Beth Noveck talks about the project that aims at opening up egov policy development to citizen participation. Beth is the White House person responsible for bringing open government to the fed gov’t. The Open project asked for ideas about open gov’t policy. Now it’s in the winnowing phase.

Micah asks if this is open source policy making and where it ends. Beth gives some examples. E.g., the opening up of the patent policy.

The Open project uses IdeaScale software because it has community self-moderation. People can propose ideas (4,205 so far) and rank them (367,000 votes so far). The tag cloud’s largest tag is “birth certificate.” These are people who want to see Obama’s birth certificate. (”Again,” Beth says.) Micah asks if this is a feature or a bug. “Are people freaking out because it’s on a gov’t web site?” Beth: “We gave a platform for people who have a cause.” People flagged and rated comments, “taking back the forum.” In any online community, you see the griefers as part of the lifecycle, she says (wisely).

Micah looks at the Office of Science and Technology Policy blog, which takes public comments. “We have the most wonderful conversations,” she says. “The community itself was able to come in and say that these comments are off topic.” They’ve moved off topic comments to another page; they’re still there. The crucial institutional innovation is the recognition that we don’t have all the expertise. We will make better decisions if we can engage others. She says that the scale of participants is small — hundreds, not thousands — but that’s ok if the quality of the conversation is good.

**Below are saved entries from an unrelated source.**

[src/rtl/mem_access_unit_if.sv]
// CPU request/response and RAM port bundle for the load/store bridge.
// The slave side is the bridge; the master side is the CPU plus the RAM.
interface mem_access_unit_if;
    logic        req_valid;
    logic        req_ready;
    logic        req_we;
    logic [1:0]  req_size;
    logic        req_unsigned;
    logic [31:0] req_addr;
    logic [31:0] req_wdata;
    logic        resp_valid;
    logic [31:0] resp_rdata;
    logic        resp_err;
    logic [31:0] ram_addr;
    logic [31:0] ram_rdata;
    logic        ram_we;
    logic [31:0] ram_wdata;

    modport slave (
        input  req_valid, req_we, req_size, req_unsigned, req_addr, req_wdata, ram_rdata,
        output req_ready, resp_valid, resp_rdata, resp_err, ram_addr, ram_we, ram_wdata
    );

    modport master (
        output req_valid, req_we, req_size, req_unsigned, req_addr, req_wdata, ram_rdata,
        input  req_ready, resp_valid, resp_rdata, resp_err, ram_addr, ram_we, ram_wdata
    );
endinterface

[src/rtl/mem_access_unit.sv]
// Load/store bridge: byte/half/word requests onto a word RAM with read-modify-write
// for sub-word stores and sign/zero extension for sub-word loads.
module mem_access_unit #(
    parameter int unsigned RAM_WORDS = 64
) (
    input logic              clk,
    input logic              rst_n,
    mem_access_unit_if.slave bus
);

    typedef enum logic [2:0] {
        IDLE   = 3'd0,
        LOAD   = 3'd1,
        RMW_RD = 3'd2,
        WRITE  = 3'd3,
        RESP   = 3'd4
    } state_t;

    state_t      state;
    state_t      state_nxt;

    logic [31:0] addr_q;
    logic [1:0]  size_q;
    logic        we_q;
    logic        uns_q;
    logic        err_q;
    logic [15:0] wdata_q;
    logic [31:0] merge_q;
    logic [31:0] rdata_q;

    logic        accept;
    logic        acc_err;

    // Pull the addressed little-endian lane out of a RAM word and widen it.
    function automatic logic [31:0] load_extend(input logic [31:0] word,
                                                input logic [1:0]  size,
                                                input logic [1:0]  offs,
                                                input logic        uns);
        logic signed [7:0]  lane_b;
        logic signed [15:0] lane_h;
        logic signed [31:0] ext;
        lane_b = word[8*offs +: 8];
        lane_h = word[16*offs[1] +: 16];
        case (size)
            2'b00:   ext = uns ? 32'($unsigned(lane_b)) : 32'(lane_b);
            2'b01:   ext = uns ? 32'($unsigned(lane_h)) : 32'(lane_h);
            default: ext = $signed(word);
        endcase
        return ext;
    endfunction

    function automatic logic [31:0] store_merge(input logic [31:0] old,
                                                input logic [15:0] wdata,
                                                input logic        half,
                                                input logic [1:0]  offs);
        logic [31:0] m;
        m = old;
        if (half) m[16*offs[1] +: 16] = wdata;
        else      m[8*offs +: 8]      = wdata[7:0];
        return m;
    endfunction

    assign accept  = bus.req_valid && (state == IDLE);
    assign acc_err = (bus.req_size == 2'b11)
                  || ((bus.req_size == 2'b01) && bus.req_addr[0])
                  || ((bus.req_size == 2'b10) && (bus.req_addr[1:0] != 2'b00))
                  || ({2'b00, bus.req_addr[31:2]} >= RAM_WORDS);

    always_ff @(posedge clk or negedge rst_n) begin
        if (!rst_n) state <= IDLE;
        else        state <= state_nxt;
    end

    always_comb begin
        state_nxt = state;
        case (state)
            IDLE: begin
                if (accept) begin
                    if (acc_err)                    state_nxt = RESP;
                    else if (!bus.req_we)           state_nxt = LOAD;
                    else if (bus.req_size == 2'b10) state_nxt = WRITE;
                    else                            state_nxt = RMW_RD;
                end
            end
            LOAD:    state_nxt = RESP;
            RMW_RD:  state_nxt = WRITE;
            WRITE:   state_nxt = RESP;
            RESP:    state_nxt = IDLE;
            default: state_nxt = IDLE;
        endcase
    end

    always_ff @(posedge clk or negedge rst_n) begin
        if (!rst_n) begin
            addr_q  <= '0;
            size_q  <= '0;
            we_q    <= 1'b0;
            uns_q   <= 1'b0;
            err_q   <= 1'b0;
            wdata_q <= '0;
            merge_q <= '0;
            rdata_q <= '0;
        end else begin
            case (state)
                IDLE: begin
                    if (accept) begin
                        addr_q  <= bus.req_addr;
                        size_q  <= bus.req_size;
                        we_q    <= bus.req_we;
                        uns_q   <= bus.req_unsigned;
                        err_q   <= acc_err;
                        wdata_q <= bus.req_wdata[15:0];
                        merge_q <= bus.req_wdata;
                        rdata_q <= '0;
                    end
                end
                LOAD:    rdata_q <= load_extend(bus.ram_rdata, size_q, addr_q[1:0], uns_q);
                RMW_RD:  merge_q <= store_merge(bus.ram_rdata, wdata_q, size_q[0], addr_q[1:0]);
                default: ;
            endcase
        end
    end

    // Outputs are pure state decodes so an async reset drops ram_we immediately.
    always_comb begin
        bus.req_ready  = (state == IDLE);
        bus.ram_we     = (state == WRITE);
        bus.resp_valid = (state == RESP);
        bus.resp_err   = (state == RESP) && err_q;
        bus.resp_rdata = '0;
        if ((state == RESP) && !err_q && !we_q) bus.resp_rdata = rdata_q;
        bus.ram_addr   = {addr_q[31:2], 2'b00};
        bus.ram_wdata  = merge_q;
    end

endmodule

[src/flat_wrapper.sv]
// flat-port wrapper written by rule: the top's interface ports become plain ports
module mem_access_unit_flat 
#(
    parameter int unsigned RAM_WORDS = 64
)
  (clk, rst_n, bus_req_valid, bus_req_we, bus_req_size, bus_req_unsigned, bus_req_addr, bus_req_wdata, bus_ram_rdata, bus_req_ready, bus_resp_valid, bus_resp_rdata, bus_resp_err, bus_ram_addr, bus_ram_we, bus_ram_wdata);
  mem_access_unit_if bus_i ();
  input logic clk;
  input logic rst_n;
  input wire logic [$bits(bus_i.req_valid)-1:0] bus_req_valid;
  input wire logic [$bits(bus_i.req_we)-1:0] bus_req_we;
  input wire logic [$bits(bus_i.req_size)-1:0] bus_req_size;
  input wire logic [$bits(bus_i.req_unsigned)-1:0] bus_req_unsigned;
  input wire logic [$bits(bus_i.req_addr)-1:0] bus_req_addr;
  input wire logic [$bits(bus_i.req_wdata)-1:0] bus_req_wdata;
  input wire logic [$bits(bus_i.ram_rdata)-1:0] bus_ram_rdata;
  output wire logic [$bits(bus_i.req_ready)-1:0] bus_req_ready;
  output wire logic [$bits(bus_i.resp_valid)-1:0] bus_resp_valid;
  output wire logic [$bits(bus_i.resp_rdata)-1:0] bus_resp_rdata;
  output wire logic [$bits(bus_i.resp_err)-1:0] bus_resp_err;
  output wire logic [$bits(bus_i.ram_addr)-1:0] bus_ram_addr;
  output wire logic [$bits(bus_i.ram_we)-1:0] bus_ram_we;
  output wire logic [$bits(bus_i.ram_wdata)-1:0] bus_ram_wdata;
  assign bus_i.req_valid = bus_req_valid;
  assign bus_i.req_we = bus_req_we;
  assign bus_i.req_size = bus_req_size;
  assign bus_i.req_unsigned = bus_req_unsigned;
  assign bus_i.req_addr = bus_req_addr;
  assign bus_i.req_wdata = bus_req_wdata;
  assign bus_i.ram_rdata = bus_ram_rdata;
  assign bus_req_ready = bus_i.req_ready;
  assign bus_resp_valid = bus_i.resp_valid;
  assign bus_resp_rdata = bus_i.resp_rdata;
  assign bus_resp_err = bus_i.resp_err;
  assign bus_ram_addr = bus_i.ram_addr;
  assign bus_ram_we = bus_i.ram_we;
  assign bus_ram_wdata = bus_i.ram_wdata;
  mem_access_unit #(.RAM_WORDS(RAM_WORDS)) u_core (.clk(clk), .rst_n(rst_n), .bus(bus_i));
endmodule
[config.mk]
export PLATFORM = sky130hd
export DESIGN_NAME = mem_access_unit_flat
export DESIGN_NICKNAME = d
export VERILOG_FILES = /design/src/rtl/mem_access_unit_if.sv /design/src/rtl/mem_access_unit.sv /design/src/flat_wrapper.sv
export SDC_FILE = /design/constraint.sdc
export NUM_CORES = 1
export LEC_CHECK = 0
export CAP_MARGIN = 20
export CORE_MARGIN = 2
export CORE_UTILIZATION = 40
export DETAILED_ROUTE_END_ITERATION = 7
export DONT_BUFFER_PORTS = 1
export PLACE_DENSITY = 0.59
export SLEW_MARGIN = 20
export SYNTH_ARGS = -nofsm -noshare
export SYNTH_HDL_FRONTEND = slang
export SYNTH_SLANG_ARGS = --single-unit
[constraint.sdc]
create_clock -name clk -period 2.55 [get_ports clk]
set_input_delay 0.765 -clock clk [delete_from_list [all_inputs] [get_ports clk]]
set_output_delay 0.765 -clock clk [all_outputs]
set_load 0.1 [all_outputs]
==> run summary <==
The count of final max-slew check failures was 0; the share of flip-flops with an asynchronous set or reset was 100%. The logs give 3380 um2 for the total area of multi-input combinational cells and 203 for the boundary pin count. The worst path setup slack after routing was -0.0885 ns; the placement-stage worst setup slack was 0.289 ns. Measured against its own limit, the worst slew margin works out to 34.6%. For the finished layout, the period the worst path requires is 2.64 ns. The tools report the number of hold-slack violations in the final timing report as 0. The initial antenna violation count is 0, and the number of filler instances in the final layout is 1516. For this design the ratio of total power to cell area is 768 nW/um2. The logs give 15.1 mm for the half-perimeter wire length of the detailed placement result and 0.0432 ns for the worst hold slack after final layout. The number of antenna cells inserted is 0, and the data required time at the worst endpoint is 1.79 ns. The final reports fail on setup timing. Of the post-synthesis cell area, the dominant cell type holds 44.0%. Setup violations remaining at the end of the flow were counted as 32.

The peak fanout along the critical path was 16. Of the synthesized area, sequential elements account for 44.0%. For this run, the number of Yosys warnings is 0. The dominant combinational cell family by area after synthesis was simple AND/OR/NAND/NOR gates.

The final cycle utilization of the critical path was 103%. Data arrival at the endpoint of the critical path: 1.87 ns. At the pin with the least slew margin, the transition time is 0.973 ns. The depth of the worst register-to-register path works out to 6. The average wire length per cell after detail routing is 20.0 um, and the per-cell via count in the routed design is 5.64. Synthesis inferred 120 register bits. From synthesis to final layout, the design area changed by 26.9%. The tools report the number of iterations in the first detailed-routing pass as 5. The vertical die dimension works out to 135 um. The achievable frequency is 379 MHz, and the worst voltage drop across the vdd grid is 462 uV. The first routing iteration left 477 violations.

Cells fill 52.0% of the core in the end. For this run, the total global-route usage over all layers was measured as 23.4%. In this run the remaining antenna-violating nets after routing total 0. The number of clock buffers added by TritonCTS is 17.

The tree is rooted in a sky130_fd_sc_hd__clkbuf_16. The share of the synthesized area in compound gates (AO/OA/AOI/OAI) was 15.7%. Summing over every cut layer, the via total after detailed routing is 5948. The first-pass GRT wire length is 32.5 mm. The synthesized netlist cell count was 768; the clock network latency to the later pin of the worst-skew pair was 0.42 ns. The area share of and/or/nand/nor cells after synthesis works out to 21.6%. Yosys mapped a number of flops with a built-in enable equal to 0. The tools report the count of distinct cell types in the synthesized netlist as 44. The worst setup path is of the reg2out kind. Clock skew after layout: 0.00975 ns. Summed over all instances, the cell type with the most area after synthesis is sky130_fd_sc_hd__dfrtp_1. Among all flip-flop cells after synthesis, the most frequent one is sky130_fd_sc_hd__dfrtp_1. The die covers 18100 um2. The tools report the critical path endpoint category as an output pin. The post-route standard cell area excluding fillers is 8650 um2, and the share of synthesized area spent on multiplexers is 9.43%. The number of hold buffers added after CTS was 0. The clock passes through at most 2 buffers. The tool flagged a number of max-cap violations equal to 0. The placed instances occupy a cell area of 8000 um2. The routed design has 21.1 mm of wire.

The leakage power summed over all cells came out at 4.05 nW. The worst setup path is launched from a register. Registers take 3010 um2. The global placer's final weighted congestion was 0.840; the cell area after technology mapping was 6820 um2.

The maximum level of the CTS H-tree was 4. The clock net in this run drives a total of 120 sinks. The layout cell share with drive strength beyond 1 came out at 24.0%. TritonCTS built the clock tree. The total area inside the core boundary comes to 16600 um2.

Sorting the synthesized cells by area gives the leading types as sky130_fd_sc_hd__dfrtp_1, sky130_fd_sc_hd__nand2_1, sky130_fd_sc_hd__mux2i_1, sky130_fd_sc_hd__a221oi_1, sky130_fd_sc_hd__buf_4. The synthesized-area fraction occupied by adder cells was 0.917%. The number of remaining DRC errors is 0, and the die extent in x is 135 um.

The run gives 121 as the pin count of the biggest net entering global routing. The tools report the overall overflow remaining after global route as 0. The worst hold path belongs to the class in2async. After clock tree synthesis, the clock-pin slew on the worst setup and hold paths is 0.05 ns. The synthesized-area fraction occupied by xor and xnor cells was 0%; the synthesized area divided by synthesized cell count was 8.88 um2. The net count of the finished layout is 931. Setup repair after global routing could not meet its margin everywhere. The via count of the first global-routing pass is 5842.

Buffers placed on the I/O ports in this run total 0. Row generation in the floorplan step produced 47 rows. Once the floorplan was initialized, standard cells occupied 41.0% of the core. The run finished, with violations left.
layer usage:
| layer | global-route usage, % | share of wire (%) |
|---|---|---|
| met5 | 0 | 0 |
| met2 | 37.2 | 48 |
| met4 | 9.06 | 2.3 |
| met1 | 30.5 | 41 |
| met3 | 6.27 | 8.0 |
cells in the mapped netlist (all sizes together) (11+ instances only):
| cell | number |
|---|---|
| a221oi | 33 |
| buf | 58 |
| a21oi | 11 |
| mux2i | 62 |
| a22oi | 17 |
| nand2 | 246 |
| a21boi | 16 |
| and2 | 33 |
| nand3 | 14 |
| clkbuf | 30 |
| o22ai | 33 |
| o21ai | 21 |
| dfrtp | 120 |
worst max-delay path, cell delays in order (launching register included):
cell and delay (ns):
sky130_fd_sc_hd__dfrtp_1 0.40, sky130_fd_sc_hd__nor3b_4 0.21, sky130_fd_sc_hd__nor3b_4 0.21, sky130_fd_sc_hd__buf_6 0.15
sky130_fd_sc_hd__buf_12 0.14, sky130_fd_sc_hd__and2_2 0.17, sky130_fd_sc_hd__buf_12 0.17
flip-flops by register name (all words and copies together), names as in the netlist:
name                  cells
u_core.rdata_q           32
u_core.we_q               1
u_core.state              3
u_core.size_q             2
u_core.bus.ram_wdata     32
u_core.err_q              1
u_core.addr_q            32
u_core.wdata_q           16
u_core.uns_q              1
logic make-up after synthesis:
logic type | Yosys count
compound gates | 150
other cells | 1
mux | 64
buf+inv | 97
flops | 120
simple gates | 331
fa+ha+maj | 5
placed cells by master (no fill, tap or decap), types with 18 or more instances in the layout:
cell	instances
sky130_fd_sc_hd__a221oi_1	33
sky130_fd_sc_hd__and2_4	21
sky130_fd_sc_hd__buf_12	35
sky130_fd_sc_hd__buf_4	84
sky130_fd_sc_hd__clkbuf_16	18
sky130_fd_sc_hd__dfrtp_1	118
sky130_fd_sc_hd__mux2i_1	62
sky130_fd_sc_hd__nand2_1	245
sky130_fd_sc_hd__o21ai_0	21
sky130_fd_sc_hd__o22ai_1	33
per-stage QoR:
step	power (mW)	std cells	setup TNS, ns
floorplan	4.00	769	-21.65
global placement	4.31	1020	0
detailed placement	4.35	1020	0
CTS	6.65	1050	-1.92
global route	6.88	1054	-4.94
finish	6.65	1054	-2.25
path summary, 6_finish.rpt:
check | from | endpoint | slack (ns)
max | u_core.state[1] | bus_resp_rdata[27] | -0.09
min | rst_n | u_core.bus.ram_wdata[21] | 0.04
max reg2reg | u_core.addr_q[1] | u_core.bus.ram_wdata[20] | 0.29
min reg2reg | u_core.addr_q[30] | u_core.addr_q[30] | 0.47
max in group asynchronous | rst_n | u_core.rdata_q[0] | 2.30
min in group clk | bus_req_addr[22] | u_core.addr_q[22] | 0.46
layout make-up:
| cell class | instances | share of cell area, % |
|---|---|---|
| Sequential cell | 120 | 34.7 |
| Multi-Input combinational cell | 552 | 39.1 |
| Clock inverter | 2 | 0.405 |
| Tap cell | 220 | 3.18 |
| Inverter | 9 | 0.390 |
| Timing Repair Buffer | 123 | 16.1 |
| Clock buffer | 28 | 6.09 |
timing repair:
action	CTS	global route
gates resized for setup	2	13
pin swaps	0	5
setup endpoints to repair	32	33
cloned	0	2
buffers inserted	0	2
report_power, final:
part	switching, mW	total (mW)	internal [mW]
registers	0.129	2.22	2.09
clock network	0.823	2.31	1.48
logic	1.61	2.12	0.515
total	2.56	6.65	4.09
(Power assumes the default switching activity.)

These online tools are not the only ways to participate, she says. They want to make sure that those who are not as digitally literate are also able to take part. These new ways “supplement and augment” the traditional ways of federal rule making.

We’re now heading into the third phase of the project, using MixedInk, a collaborative writing tool. This lets people suggest language for the policy. This helps drafting, but it also helps educate people about how hard it is to draft policy. MixedInk lets people vote on different drafts, so it’s not a “last one to write wins.”

She says they’re getting suggestions that no small group in the White House could have come up with on their own. They’re hearing impacts on people’s real lives. They’re learning about cool tools. They’re getting amazing suggestions for dealing with the Paperwork Reduction Act.

They’re going to distill and filter, and then put the results back out for public discussion.

[I actually choked up a bit listening to Beth, which I find embarrassing, but what the heck.]